This design comes from an exercise in tuning for small area, a short achievable clock period and few clock cycles per item on the open sky130 flow, not from production work. The RTL was checked by simulation tests, not by an equivalence proof against the original design. Power figures rest on the tool's default switching activity, not on a simulated workload.

// ex_stage
module ex_stage
#(
  parameter int unsigned WIDTH = 32
) (
  input  logic             clk,
  input  logic             rst,
  input  logic             in_valid,
  output logic             in_ready,
  input  logic [3:0]       operation,
  input  logic [WIDTH-1:0] op_a,
  input  logic [WIDTH-1:0] op_b,
  input  logic [4:0]       shamt,
  input  logic [4:0]       rd,
  input  logic             reg_write,
  input  logic             stall_in,
  input  logic             flush,
  output logic             out_valid,
  output logic [WIDTH-1:0] result,
  output logic             zero,
  output logic [4:0]       out_rd,
  output logic             out_reg_write,
  output logic             busy
);
Settings: LEC_CHECK=0, ABC_AREA=1, CAP_MARGIN=20, CORE_MARGIN=2, CORE_UTILIZATION=40, CTS_BUF_LIST=sky130_fd_sc_hd__clkbuf_8, GPL_TIMING_DRIVEN=0, SETUP_SLACK_MARGIN=5, SLEW_MARGIN=20, SYNTH_HIERARCHICAL=1; clock period 10.0 ns.
standard.sh (not shown) runs the stock make flow with config.mk's settings and CLKGATE_MAP_FILE= SYNTH_SCRIPT=/design/flow/synth_recipe.tcl, a recipe that flattens the netlist after the stock synthesis.
==> flow/flow/run.sh <==
#!/bin/bash
# The standard layout; the port buffers use the smallest buffer cell
# (every input and output port still gets its own buffer).
set -euo pipefail
bash standard.sh "BUFFER_PORTS_ARGS=-buffer_cell sky130_fd_sc_hd__buf_1" finish > flow_make.log 2>&1
The baseline completed with no timing, DRC or antenna violations.
Testbench counts at the start, summed over its fixed seeds: cycles 13,329, items 12,000.
Next try:
==> flow/flow/run.sh (replaced) <==
#!/bin/bash
# The standard layout with two changes to how it is made:
#  - synthesis maps the logic with flow/abc_area.script (an area-oriented
#    ABC script) in place of ORFS's abc_area.script; everything else in the
#    synthesis, including the registers, is the standard one;
#  - the port buffers use the smallest buffer cell (every input and output
#    port still gets its own buffer).
set -euo pipefail
rm -rf myscripts
cp -r "$FLOW_HOME/scripts" myscripts
cp flow/abc_area.script myscripts/abc_area.script
bash standard.sh "SCRIPTS_DIR=$PWD/myscripts" synth > synth_make.log 2>&1
bash standard.sh "BUFFER_PORTS_ARGS=-buffer_cell sky130_fd_sc_hd__buf_1" finish > flow_make.log 2>&1
==> flow/flow/abc_area.script (new file) <==
strash
&get -n
&st
&dch -f
&nf -a -R 1000
&put
topo
GPL_TIMING_DRIVEN = not set   (was 0)
Worst hold slack gets worse by 0.013 ns.
Total power decreases by 13%.
Clock power increases by 14%.
Setup slack gets worse by 0.69 ns.
Clock skew decreases by 0.0053 ns.
Sequential share of layout area increases by 0.79 points.
Next try:
==> flow/flow/abc_area.script (replaced) <==
strash
dch -f
map -a
topo
dnsize -c
What happened:
- worst hold slack gets better by 0.0090 ns
- design area goes up by a few percent
- power goes up by a few percent
- area after synthesis goes up slightly
- setup slack barely changes
- non-clock buffer count stays the same
- first-iteration DRC count goes down by a few percent
- final cell count goes up by a little under a tenth
- count of clock-buffer cells in the layout goes down by 1
Next try:
==> flow/flow/abc_area.script (replaced) <==
strash
dch
map -a
topo
stime -c
buffer -c
upsize -c
dnsize -c
=> Via count fell slightly. Sequential power went down by a few percent. Clock power goes down by a few percent. Setup slack gains 0.081 ns. Fmax went up slightly. Clock skew came out higher by 0.010 ns. Sequential share of layout area climbs by 0.18 points. Wire length rises by a few percent. Die area goes up by a few percent. Hold slack improved by 0.0059 ns. Combinational power went down by roughly a tenth.
Next try:
==> flow/flow/run.sh (replaced) <==
#!/bin/bash
# The standard layout; the port buffers use the smallest buffer cell
# (every input and output port still gets its own buffer).
set -euo pipefail
bash standard.sh "BUFFER_PORTS_ARGS=-buffer_cell sky130_fd_sc_hd__buf_1" finish > flow_make.log 2>&1
removed: flow/flow/abc_area.script
The new run finished with timing, DRC and antenna clean.
Cell count grows by a few percent.
Setup slack improved by 0.64 ns.
Count of clock-buffer cells in the layout grows by 3.
Power grows slightly.
Via count grows by a few percent.
Routed wire length grows by a few percent.
Maximum frequency grows by roughly a tenth.
Sequential share of layout area shrinks by 0.23 points.

Another version of the RTL of ex_stage (not shown whole).
Size: roughly 2400 cells after synthesis, roughly 160 flip-flops, roughly 20000 um2 of cells after synthesis.
clock: 10.0 ns
lec_check: 0
abc_area: 1
cap_margin: 20
core_margin: 2
core_utilization: 40
cts_buf_list: sky130_fd_sc_hd__clkbuf_8
place_density: 0.72
slew_margin: 20
synth_hierarchical: 1
==> flow/flow/run.sh <==
#!/bin/bash
# The standard layout; the port buffers use the smallest buffer cell
# (every input and output port still gets its own buffer).
set -euo pipefail
bash standard.sh SETUP_SLACK_MARGIN=5.5 "BUFFER_PORTS_ARGS=-buffer_cell sky130_fd_sc_hd__buf_1" finish > flow_make.log 2>&1
The starting point ran to the end with no violations.
Testbench counts at the start, summed over its fixed seeds: cycles 13,329, items 12,000.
● ● ● ● ● ● ●
PROBLEM REQUIREMENTS
Scan the entries above for the word "increases" and collect each line holding it.

EXERCISE OUTPUT
Clock power increases by 14%.
Sequential share of layout area increases by 0.79 points.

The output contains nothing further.